Sunday, 09/13/2015 8:04:20 AM

Sunday, September 13, 2015 8:04:20 AM

Post# of 481117
American Forum - Unreasonable Men: Theodore Roosevelt and the Republican Rebels Who Created Progressive Politics

October 29, 2014
11:00AM - 12:30PM (EDT)
Michael Wolraich

VIDEO 56:56

Transcript tasters. If you have never heard of Prince Alfred frock coats this is for you! Wonderful history. A fascinating read for me.

[...] takes us into the heart of the epic power struggle that created the progressive movement and defined modern American politics. Recounting the fateful clash between the pragmatic Theodore Roosevelt and the radical “Fighting Bob” La Follette of Wisconsin, Wolraich’s narrative reveals how a few Republican insurgents broke the conservative chokehold on Congress and initiated the greatest period of political change in America’s history.

00:11:57:22 - Wolraich: There was both.
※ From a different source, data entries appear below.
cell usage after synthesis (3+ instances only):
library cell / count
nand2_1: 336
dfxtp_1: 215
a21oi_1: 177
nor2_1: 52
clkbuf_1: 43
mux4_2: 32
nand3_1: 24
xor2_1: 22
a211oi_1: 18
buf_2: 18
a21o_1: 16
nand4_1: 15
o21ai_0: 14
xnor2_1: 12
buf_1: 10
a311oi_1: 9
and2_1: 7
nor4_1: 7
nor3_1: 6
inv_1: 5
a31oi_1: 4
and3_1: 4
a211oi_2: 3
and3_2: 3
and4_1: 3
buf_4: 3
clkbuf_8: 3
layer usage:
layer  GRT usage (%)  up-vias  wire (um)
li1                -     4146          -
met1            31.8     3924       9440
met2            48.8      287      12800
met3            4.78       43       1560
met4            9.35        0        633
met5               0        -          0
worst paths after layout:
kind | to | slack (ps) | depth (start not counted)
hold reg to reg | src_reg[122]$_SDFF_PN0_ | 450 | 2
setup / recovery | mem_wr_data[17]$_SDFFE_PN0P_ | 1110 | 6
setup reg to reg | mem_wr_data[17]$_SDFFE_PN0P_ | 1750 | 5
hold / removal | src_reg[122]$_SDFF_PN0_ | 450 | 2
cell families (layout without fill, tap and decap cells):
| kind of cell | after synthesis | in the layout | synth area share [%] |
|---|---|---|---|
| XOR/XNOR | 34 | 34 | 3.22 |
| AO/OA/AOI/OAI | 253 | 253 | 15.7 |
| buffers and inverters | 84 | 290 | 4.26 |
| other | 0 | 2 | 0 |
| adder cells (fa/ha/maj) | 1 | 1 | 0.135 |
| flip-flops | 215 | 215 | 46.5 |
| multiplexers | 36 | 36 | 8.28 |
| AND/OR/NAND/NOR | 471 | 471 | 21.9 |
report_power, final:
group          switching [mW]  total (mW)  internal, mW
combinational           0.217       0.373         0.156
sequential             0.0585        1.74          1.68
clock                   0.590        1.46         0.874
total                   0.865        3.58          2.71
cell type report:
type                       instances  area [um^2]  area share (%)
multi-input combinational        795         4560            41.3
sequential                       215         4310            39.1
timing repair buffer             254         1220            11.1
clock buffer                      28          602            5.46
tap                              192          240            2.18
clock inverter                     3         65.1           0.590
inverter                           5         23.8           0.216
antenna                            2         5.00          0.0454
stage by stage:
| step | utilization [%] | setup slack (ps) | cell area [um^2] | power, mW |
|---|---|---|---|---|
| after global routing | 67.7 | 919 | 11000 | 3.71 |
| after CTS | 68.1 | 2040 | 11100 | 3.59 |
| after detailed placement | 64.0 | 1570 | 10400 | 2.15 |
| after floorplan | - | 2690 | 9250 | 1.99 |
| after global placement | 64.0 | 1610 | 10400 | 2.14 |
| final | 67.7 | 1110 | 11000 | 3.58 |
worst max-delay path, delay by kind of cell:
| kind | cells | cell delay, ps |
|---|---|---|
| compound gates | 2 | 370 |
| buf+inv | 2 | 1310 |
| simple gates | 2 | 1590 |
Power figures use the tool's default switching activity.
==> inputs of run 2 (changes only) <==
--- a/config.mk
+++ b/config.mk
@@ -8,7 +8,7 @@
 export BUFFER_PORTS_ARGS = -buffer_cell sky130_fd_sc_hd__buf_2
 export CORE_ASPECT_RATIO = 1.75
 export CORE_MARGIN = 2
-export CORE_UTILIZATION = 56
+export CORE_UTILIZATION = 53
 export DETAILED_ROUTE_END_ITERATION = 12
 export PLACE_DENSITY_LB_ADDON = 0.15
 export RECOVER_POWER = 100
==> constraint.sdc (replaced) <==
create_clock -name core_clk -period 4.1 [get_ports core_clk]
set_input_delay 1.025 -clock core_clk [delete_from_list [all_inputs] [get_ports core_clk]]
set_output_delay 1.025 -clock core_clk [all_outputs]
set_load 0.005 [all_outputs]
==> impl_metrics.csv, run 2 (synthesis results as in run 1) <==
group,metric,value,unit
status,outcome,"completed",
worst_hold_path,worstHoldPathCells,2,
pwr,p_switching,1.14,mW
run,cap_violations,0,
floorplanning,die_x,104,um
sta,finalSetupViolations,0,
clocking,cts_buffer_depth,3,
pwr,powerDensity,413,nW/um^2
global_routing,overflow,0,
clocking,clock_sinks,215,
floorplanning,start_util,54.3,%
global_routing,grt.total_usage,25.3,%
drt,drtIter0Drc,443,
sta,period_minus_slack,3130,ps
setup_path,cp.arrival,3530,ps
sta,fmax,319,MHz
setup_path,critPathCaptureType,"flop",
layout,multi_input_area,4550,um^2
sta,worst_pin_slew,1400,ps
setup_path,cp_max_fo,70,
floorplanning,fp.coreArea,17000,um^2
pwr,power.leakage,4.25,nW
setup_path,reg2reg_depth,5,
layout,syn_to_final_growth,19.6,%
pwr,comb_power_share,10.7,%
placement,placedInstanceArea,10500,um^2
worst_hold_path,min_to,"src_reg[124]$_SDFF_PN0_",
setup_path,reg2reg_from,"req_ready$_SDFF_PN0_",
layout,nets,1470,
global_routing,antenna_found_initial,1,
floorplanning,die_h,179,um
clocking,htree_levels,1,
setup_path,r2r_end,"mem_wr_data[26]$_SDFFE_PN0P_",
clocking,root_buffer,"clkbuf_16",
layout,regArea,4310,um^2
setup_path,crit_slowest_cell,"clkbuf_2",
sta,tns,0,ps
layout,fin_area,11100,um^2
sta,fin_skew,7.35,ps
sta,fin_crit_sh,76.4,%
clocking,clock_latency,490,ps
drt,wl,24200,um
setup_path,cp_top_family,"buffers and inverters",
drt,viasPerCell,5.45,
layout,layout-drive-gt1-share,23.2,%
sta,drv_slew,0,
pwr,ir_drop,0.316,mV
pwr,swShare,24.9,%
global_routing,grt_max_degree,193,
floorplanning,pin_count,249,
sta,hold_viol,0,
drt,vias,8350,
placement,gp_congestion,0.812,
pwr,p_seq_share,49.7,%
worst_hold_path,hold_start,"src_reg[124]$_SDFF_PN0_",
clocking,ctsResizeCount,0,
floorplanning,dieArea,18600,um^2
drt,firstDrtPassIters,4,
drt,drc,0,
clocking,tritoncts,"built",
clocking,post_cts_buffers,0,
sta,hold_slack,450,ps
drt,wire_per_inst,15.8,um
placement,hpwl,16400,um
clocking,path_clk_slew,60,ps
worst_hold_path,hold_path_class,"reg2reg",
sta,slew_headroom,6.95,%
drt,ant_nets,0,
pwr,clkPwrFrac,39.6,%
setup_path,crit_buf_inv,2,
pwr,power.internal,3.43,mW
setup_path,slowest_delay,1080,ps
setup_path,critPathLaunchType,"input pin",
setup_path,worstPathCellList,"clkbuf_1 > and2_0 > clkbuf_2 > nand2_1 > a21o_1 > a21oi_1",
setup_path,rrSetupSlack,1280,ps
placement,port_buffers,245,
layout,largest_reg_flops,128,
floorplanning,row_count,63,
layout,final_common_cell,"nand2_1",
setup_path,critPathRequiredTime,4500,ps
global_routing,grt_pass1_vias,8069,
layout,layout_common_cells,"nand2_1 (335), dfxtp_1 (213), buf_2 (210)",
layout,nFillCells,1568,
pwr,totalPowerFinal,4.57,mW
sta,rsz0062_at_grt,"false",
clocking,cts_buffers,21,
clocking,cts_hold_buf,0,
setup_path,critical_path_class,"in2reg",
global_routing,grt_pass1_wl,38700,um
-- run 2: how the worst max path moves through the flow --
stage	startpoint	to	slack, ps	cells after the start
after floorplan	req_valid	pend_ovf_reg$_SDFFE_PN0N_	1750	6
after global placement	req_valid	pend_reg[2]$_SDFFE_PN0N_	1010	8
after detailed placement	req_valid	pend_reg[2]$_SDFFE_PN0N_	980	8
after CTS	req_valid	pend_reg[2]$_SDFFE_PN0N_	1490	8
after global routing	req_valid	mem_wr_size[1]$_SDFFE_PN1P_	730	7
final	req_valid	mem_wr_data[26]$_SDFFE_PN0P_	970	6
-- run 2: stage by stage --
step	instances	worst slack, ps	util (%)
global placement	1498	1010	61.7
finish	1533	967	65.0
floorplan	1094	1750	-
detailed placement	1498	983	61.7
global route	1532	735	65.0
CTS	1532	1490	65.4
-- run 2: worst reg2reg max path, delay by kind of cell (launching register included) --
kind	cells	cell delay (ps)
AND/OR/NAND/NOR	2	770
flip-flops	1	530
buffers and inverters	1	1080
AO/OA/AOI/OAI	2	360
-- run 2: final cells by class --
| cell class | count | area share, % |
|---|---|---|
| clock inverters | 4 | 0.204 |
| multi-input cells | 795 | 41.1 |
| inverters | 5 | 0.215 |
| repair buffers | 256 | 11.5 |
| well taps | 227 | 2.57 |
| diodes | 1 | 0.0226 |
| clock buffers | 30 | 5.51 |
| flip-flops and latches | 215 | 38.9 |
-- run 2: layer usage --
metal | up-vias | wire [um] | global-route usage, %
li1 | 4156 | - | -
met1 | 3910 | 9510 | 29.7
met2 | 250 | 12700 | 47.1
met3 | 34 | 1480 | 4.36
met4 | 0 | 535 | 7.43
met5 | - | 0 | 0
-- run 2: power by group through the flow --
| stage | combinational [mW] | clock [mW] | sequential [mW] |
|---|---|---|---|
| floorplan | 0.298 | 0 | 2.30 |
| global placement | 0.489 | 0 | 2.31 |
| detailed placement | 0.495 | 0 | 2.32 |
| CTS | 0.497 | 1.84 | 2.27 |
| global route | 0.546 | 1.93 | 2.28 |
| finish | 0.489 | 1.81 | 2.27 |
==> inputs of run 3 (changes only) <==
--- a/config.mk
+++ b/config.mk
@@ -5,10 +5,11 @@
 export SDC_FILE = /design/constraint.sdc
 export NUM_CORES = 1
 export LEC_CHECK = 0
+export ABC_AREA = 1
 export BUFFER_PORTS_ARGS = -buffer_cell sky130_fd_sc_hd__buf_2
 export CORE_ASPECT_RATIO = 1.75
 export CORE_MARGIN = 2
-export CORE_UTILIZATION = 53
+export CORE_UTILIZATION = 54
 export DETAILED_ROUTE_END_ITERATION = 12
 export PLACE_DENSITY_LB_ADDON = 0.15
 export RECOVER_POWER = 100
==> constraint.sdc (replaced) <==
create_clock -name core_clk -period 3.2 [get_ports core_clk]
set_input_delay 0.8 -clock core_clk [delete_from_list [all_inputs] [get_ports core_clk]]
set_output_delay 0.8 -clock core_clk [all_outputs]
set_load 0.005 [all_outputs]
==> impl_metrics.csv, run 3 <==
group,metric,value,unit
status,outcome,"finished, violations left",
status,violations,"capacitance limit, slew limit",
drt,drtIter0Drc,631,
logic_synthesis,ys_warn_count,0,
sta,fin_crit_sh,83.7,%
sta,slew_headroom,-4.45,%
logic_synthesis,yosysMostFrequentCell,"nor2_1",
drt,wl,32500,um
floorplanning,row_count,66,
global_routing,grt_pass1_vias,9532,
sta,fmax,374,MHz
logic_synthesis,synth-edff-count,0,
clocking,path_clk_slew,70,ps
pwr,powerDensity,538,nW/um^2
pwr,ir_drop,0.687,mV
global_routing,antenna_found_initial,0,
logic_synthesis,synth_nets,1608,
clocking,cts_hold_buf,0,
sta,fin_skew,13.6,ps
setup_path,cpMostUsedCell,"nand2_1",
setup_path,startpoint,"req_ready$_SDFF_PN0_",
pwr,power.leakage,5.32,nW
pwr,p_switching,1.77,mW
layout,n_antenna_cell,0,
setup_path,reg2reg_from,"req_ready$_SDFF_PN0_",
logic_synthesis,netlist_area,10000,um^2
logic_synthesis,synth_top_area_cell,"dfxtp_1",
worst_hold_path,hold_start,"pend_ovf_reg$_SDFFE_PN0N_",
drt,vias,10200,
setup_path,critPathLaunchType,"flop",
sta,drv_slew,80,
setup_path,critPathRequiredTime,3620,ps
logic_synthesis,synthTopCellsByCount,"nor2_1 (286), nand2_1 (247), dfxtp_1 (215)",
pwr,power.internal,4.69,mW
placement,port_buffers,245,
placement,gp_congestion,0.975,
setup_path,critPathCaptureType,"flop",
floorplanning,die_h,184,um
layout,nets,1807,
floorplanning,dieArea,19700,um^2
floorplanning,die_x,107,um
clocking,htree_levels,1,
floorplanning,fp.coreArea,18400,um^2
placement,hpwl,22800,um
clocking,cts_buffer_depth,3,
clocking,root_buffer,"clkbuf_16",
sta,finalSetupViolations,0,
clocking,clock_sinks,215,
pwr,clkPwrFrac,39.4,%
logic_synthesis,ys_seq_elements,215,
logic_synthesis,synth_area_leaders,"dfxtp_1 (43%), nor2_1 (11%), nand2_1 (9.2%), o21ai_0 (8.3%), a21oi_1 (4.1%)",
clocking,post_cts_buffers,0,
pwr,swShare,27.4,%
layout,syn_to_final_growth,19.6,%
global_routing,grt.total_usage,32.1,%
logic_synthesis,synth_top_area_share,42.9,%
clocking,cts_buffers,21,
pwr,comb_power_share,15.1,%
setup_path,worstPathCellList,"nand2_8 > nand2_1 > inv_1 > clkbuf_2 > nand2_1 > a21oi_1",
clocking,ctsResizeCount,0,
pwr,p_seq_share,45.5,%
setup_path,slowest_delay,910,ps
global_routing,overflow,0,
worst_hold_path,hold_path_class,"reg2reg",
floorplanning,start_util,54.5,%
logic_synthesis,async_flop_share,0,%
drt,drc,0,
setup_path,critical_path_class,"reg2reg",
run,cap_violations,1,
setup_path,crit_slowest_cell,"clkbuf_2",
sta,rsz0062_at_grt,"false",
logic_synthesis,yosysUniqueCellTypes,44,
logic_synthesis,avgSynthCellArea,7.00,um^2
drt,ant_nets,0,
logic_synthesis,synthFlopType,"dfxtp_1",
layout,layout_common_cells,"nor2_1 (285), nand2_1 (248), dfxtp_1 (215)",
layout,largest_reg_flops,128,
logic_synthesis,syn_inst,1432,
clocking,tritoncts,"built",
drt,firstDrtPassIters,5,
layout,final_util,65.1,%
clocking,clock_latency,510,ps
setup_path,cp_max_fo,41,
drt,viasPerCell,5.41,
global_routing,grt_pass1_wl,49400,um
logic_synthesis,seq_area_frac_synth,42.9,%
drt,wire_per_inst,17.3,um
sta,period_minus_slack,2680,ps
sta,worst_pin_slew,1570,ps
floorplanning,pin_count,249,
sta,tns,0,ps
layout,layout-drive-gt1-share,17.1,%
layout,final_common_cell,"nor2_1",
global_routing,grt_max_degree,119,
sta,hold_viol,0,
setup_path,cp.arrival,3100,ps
There was a lot of corruption certainly. More so at the state level not the federal level. The local parties were in each state run by a political machines. There would be a boss and the boss would hand out jobs to his supporters in return for them drumming up votes. This was called the Patronage System. But he needed money to run his operation and that came from business. And that could be bribery, there could be delegates bribed or bought. But a lot of it was a form that was familiar today. A lot of it was campaign contributions. And that certainly happened at the Federal level. Theodore Roosevelt who despite coming out very strongly against the trusts, his campaign raised a lot of money from the large tycoons. J. D. Rockefeller, J. P. Morgan, a lot of the railroad tycoons, etc.
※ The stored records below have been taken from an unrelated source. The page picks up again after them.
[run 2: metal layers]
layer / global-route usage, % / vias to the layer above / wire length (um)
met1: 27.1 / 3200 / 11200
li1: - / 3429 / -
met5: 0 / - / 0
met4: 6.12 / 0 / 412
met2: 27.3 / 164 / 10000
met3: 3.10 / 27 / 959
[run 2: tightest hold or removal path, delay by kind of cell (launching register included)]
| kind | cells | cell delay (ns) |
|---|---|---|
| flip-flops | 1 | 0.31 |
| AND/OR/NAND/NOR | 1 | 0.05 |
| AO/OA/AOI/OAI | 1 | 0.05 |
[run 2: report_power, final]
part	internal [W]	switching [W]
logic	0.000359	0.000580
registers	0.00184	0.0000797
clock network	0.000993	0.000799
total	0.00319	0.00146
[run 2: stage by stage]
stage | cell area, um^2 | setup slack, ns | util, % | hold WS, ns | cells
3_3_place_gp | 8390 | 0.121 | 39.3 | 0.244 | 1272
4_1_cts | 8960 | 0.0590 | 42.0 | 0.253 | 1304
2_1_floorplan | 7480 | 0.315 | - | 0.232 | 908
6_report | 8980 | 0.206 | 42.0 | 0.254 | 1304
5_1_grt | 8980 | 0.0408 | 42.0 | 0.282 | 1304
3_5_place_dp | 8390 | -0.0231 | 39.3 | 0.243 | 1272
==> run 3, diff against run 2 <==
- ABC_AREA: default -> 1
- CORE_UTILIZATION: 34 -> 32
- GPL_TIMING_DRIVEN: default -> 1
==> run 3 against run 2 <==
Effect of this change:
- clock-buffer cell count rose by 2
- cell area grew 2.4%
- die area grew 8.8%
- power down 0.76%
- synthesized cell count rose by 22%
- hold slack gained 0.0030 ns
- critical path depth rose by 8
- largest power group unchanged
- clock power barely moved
00:13:01:25 - Blackmon: And so Teddy Roosevelt is a rich guy from Oyster Bay, New York. What role is he playing in all this in the decade before he emerges as a national figure? Where does he fit in the tumult that you just described?
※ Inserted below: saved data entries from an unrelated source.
--- src/logic/hmc_pkg.sv ---
// package for the halt mode clock gating controller
// assumes a single 20 MHz clock domain
`default_nettype none
package hmc_pkg;
  // cpu clock source encoding
  localparam logic [1:0] SRC_MAIN = 2'h0;
  localparam logic [1:0] SRC_RING = 2'h1;
  localparam logic [1:0] SRC_SUB  = 2'h2;
  // byte timer count clock select encoding
  localparam logic [1:0] TSEL_EXT   = 2'h0;
  localparam logic [1:0] TSEL_INT   = 2'h1;
  localparam logic [1:0] TSEL_CHAIN = 2'h2;
  // watch timer source select encoding
  localparam logic [1:0] WSEL_MAIN = 2'h0;
  localparam logic [1:0] WSEL_SUB  = 2'h1;
  localparam logic [1:0] WSEL_RING = 2'h2;
  localparam int PORT_W = 8;
  localparam logic [7:0] PORT_RST = 8'h00;

  typedef enum logic [1:0]
  {
    HMC_RUN  = 2'b01,
    HMC_HALT = 2'b10
  } hmc_state_t;
endpackage : hmc_pkg
`default_nettype wire

--- src/logic/hmc_halt_ctrl.sv ---
// halt mode controller: gates the cpu clock and qualifies timer clocks in halt
// assumes the cpu core issues a one-cycle halt strobe and a same-clock wake level
`timescale 1ns/1ns
`default_nettype none
module hmc_halt_ctrl
(
  input  wire logic                         i_clk,
  input  wire logic                         i_rst,
  input  wire logic                         i_halt_instr,
  input  wire logic                         i_wake,
  input  wire logic [1:0]                   i_cpu_clk_src,
  input  wire logic                         i_sub_clk_used,
  input  wire logic                         i_ring_stop_req,
  input  wire logic                         i_ring_stoppable_opt,
  input  wire logic [1:0]                   i_tmr0_sel,
  input  wire logic [1:0]                   i_tmr1_sel,
  input  wire logic [1:0]                   i_tmh0_sel,
  input  wire logic                         i_tmr0_running,
  input  wire logic [1:0]                   i_watch_sel,
  input  wire logic [hmc_pkg::PORT_W-1:0]   i_port_d,
  output logic                              o_cpu_clk_en,
  output logic                              o_halted,
  output logic [hmc_pkg::PORT_W-1:0]        o_port_q,
  output logic                              o_tmr16_en,
  output logic                              o_tmr0_en,
  output logic                              o_tmr1_en,
  output logic                              o_tmh0_en,
  output logic                              o_watch_en,
  output logic                              o_wdt_en,
  output logic                              o_ring_run
);

  // ***************************************************
  // state
  // ***************************************************
  hmc_pkg::hmc_state_t               state_q, state_d;
  logic [1:0]                        src_q, src_d;
  logic                              sub_q, sub_d;
  logic                              ring_run_q, ring_run_d;
  logic [hmc_pkg::PORT_W-1:0]        port_q, port_d;
  logic                              cpu_en_q, cpu_en_d;
  logic                              halted_q, halted_d;
  logic                              t16_q, t16_d;
  logic                              t0_q, t0_d;
  logic                              t1_q, t1_d;
  logic                              th_q, th_d;
  logic                              wt_q, wt_d;
  logic                              wd_q, wd_d;

  // ***************************************************
  // decode helpers
  // ***************************************************
  function automatic logic ext_ok(input logic [1:0] sel);
    ext_ok = (sel == hmc_pkg::TSEL_EXT);
  endfunction : ext_ok

  function automatic logic src_ok(input logic [1:0] src);
    src_ok = (src == hmc_pkg::SRC_MAIN) || (src == hmc_pkg::SRC_RING) ||
             (src == hmc_pkg::SRC_SUB);
  endfunction : src_ok

  function automatic logic watch_ok
  (
    input logic [1:0] src,
    input logic       sub,
    input logic [1:0] sel
  );
    if (src == hmc_pkg::SRC_RING)
    begin
      watch_ok = sub && (sel == hmc_pkg::WSEL_SUB);
    end
    else if (src == hmc_pkg::SRC_MAIN && !sub)
    begin
      watch_ok = (sel == hmc_pkg::WSEL_MAIN);
    end
    else
    begin
      // main with subclock, or cpu on subclock
      watch_ok = 1'b1;
    end
  endfunction : watch_ok

  // ***************************************************
  // next state
  // ***************************************************
  always_comb
  begin
    state_d    = state_q;
    src_d      = src_q;
    sub_d      = sub_q;
    port_d     = port_q;
    ring_run_d = ring_run_q;
    // ring can only stop when the option allows it
    if (state_q == hmc_pkg::HMC_RUN)
    begin
      ring_run_d = !(i_ring_stoppable_opt && i_ring_stop_req);
    end
    case (state_q)
      hmc_pkg::HMC_RUN:
      begin
        port_d = i_port_d;
        // any of the three cpu clock sources may enter halt
        if (i_halt_instr && src_ok(i_cpu_clk_src))
        begin
          state_d = hmc_pkg::HMC_HALT;
          src_d   = i_cpu_clk_src;
          sub_d   = i_sub_clk_used;
        end
      end
      hmc_pkg::HMC_HALT:
      begin
        // port latch frozen while halted
        port_d = port_q;
        if (i_wake)
        begin
          state_d = hmc_pkg::HMC_RUN;
        end
      end
      default:
      begin
        state_d = hmc_pkg::HMC_RUN;
      end
    endcase
  end

  // ***************************************************
  // clock qualification
  // ***************************************************
  always_comb
  begin
    logic halt_n;
    logic ring;
    halt_n = (state_d != hmc_pkg::HMC_HALT);
    ring   = (src_d == hmc_pkg::SRC_RING);
    cpu_en_d = halt_n;
    halted_d = !halt_n;
    if (halt_n)
    begin
      t16_d = 1'b1;
      t0_d  = 1'b1;
      t1_d  = 1'b1;
      th_d  = 1'b1;
      wt_d  = 1'b1;
    end
    else
    begin
      t16_d = (src_d == hmc_pkg::SRC_MAIN);
      t0_d  = !ring || ext_ok(i_tmr0_sel);
      t1_d  = !ring || ext_ok(i_tmr1_sel);
      th_d  = !ring || (i_tmh0_sel == hmc_pkg::TSEL_CHAIN && i_tmr0_running);
      wt_d  = watch_ok(src_d, sub_d, i_watch_sel);
    end
    // watchdog runs off the ring, which runs unless stopped by option
    wd_d = ring_run_d;
  end

  // ***************************************************
  // register stage
  // ***************************************************
  always_ff @(posedge i_clk)
  begin
    if (i_rst)
    begin
      state_q    <= hmc_pkg::HMC_RUN;
      src_q      <= hmc_pkg::SRC_MAIN;
      sub_q      <= 1'b0;
      ring_run_q <= 1'b1;
      port_q     <= hmc_pkg::PORT_RST;
      cpu_en_q   <= 1'b1;
      halted_q   <= 1'b0;
      t16_q      <= 1'b1;
      t0_q       <= 1'b1;
      t1_q       <= 1'b1;
      th_q       <= 1'b1;
      wt_q       <= 1'b1;
      wd_q       <= 1'b1;
    end
    else
    begin
      state_q    <= state_d;
      src_q      <= src_d;
      sub_q      <= sub_d;
      ring_run_q <= ring_run_d;
      port_q     <= port_d;
      cpu_en_q   <= cpu_en_d;
      halted_q   <= halted_d;
      t16_q      <= t16_d;
      t0_q       <= t0_d;
      t1_q       <= t1_d;
      th_q       <= th_d;
      wt_q       <= wt_d;
      wd_q       <= wd_d;
    end
  end

  // ***************************************************
  // outputs
  // ***************************************************
  assign o_cpu_clk_en = cpu_en_q;
  assign o_halted     = halted_q;
  assign o_port_q     = port_q;
  assign o_tmr16_en   = t16_q;
  assign o_tmr0_en    = t0_q;
  assign o_tmr1_en    = t1_q;
  assign o_tmh0_en    = th_q;
  assign o_watch_en   = wt_q;
  assign o_wdt_en     = wd_q;
  assign o_ring_run   = ring_run_q;

endmodule : hmc_halt_ctrl
`default_nettype wire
00:13:16:17 - Wolraich: Well, Roosevelt as everyone knows he was somebody different. He was idiosyncratic. He was his own man. And cut a very different course through politics than people were used to. He was always a reformer even early on as a legislature in the state government of New York. He pushed for reforms. He was anti-corruption. He was trying to change the patronage system to switch to a more mesocratic way of recognizing and elevating public servants. But he was not necessarily, he was not the crusader that he was often remembered as and in the you know Ken Burns had a Roosevelt special which presented him as this fighter, this man who wouldn’t take no and wouldn’t compromise with his enemies. And that was not actually Theodore Roosevelt. He was very cautious about it. He wanted to change the country incrementally one step at a time. This was partly, as you said, he came from, old money and he was concerned about the populace agitation that was happening particularly out west what we now call the Midwest. He was concerned that it was too drastic, too violent, too dangerous. But the other thing was he was a very practical man. And he knew that if he pushed for aggressive measures to change the country that conservative powers in government would shut them down. This happened in New York State and it happened also once he became President. So he would work with his opponents and compromise with them to get as much change as he felt he could accomplished.

[...]

00:57:04:17 - Wolraich: Exactly, Wilson was also influenced by these changes at the time and he was more cerebral about it than Theodore Roosevelt. He had been conservative before he became governor of New Jersey. In fact it was the conservative political bosses in New Jersey hand picked him and put him, and chose him for their nominee because they felt that he would represent the conservative interests, the political machine interests. It was at that time in 1910 that Wilson started to belatedly embrace the progressive ideas that La Follette and some other Democrats like William Jennings Bryan were supporting. And so he becomes a Progressive leader but he didn’t start out that way. And then, you know, I think another important point that people don’t remember is that once he became President and once he was pushing for these tremendous changes in Congress, you know, from the income taxes to labor laws, to anti-trust laws, and ultimately women’s suffrage. These were supported not, these were not pushed through by the Democrats over the heads of the Republicans. There were a lot of Progressive Republicans mainly from La Follette’s faction who were working with Progressive Democrats and they were opposed by conservative Democrats and conservative Republicans at that time. So it was this bipartisan Progressive alliance that really pushed through the famous changes that we associate with Woodrow Wilson’s administration.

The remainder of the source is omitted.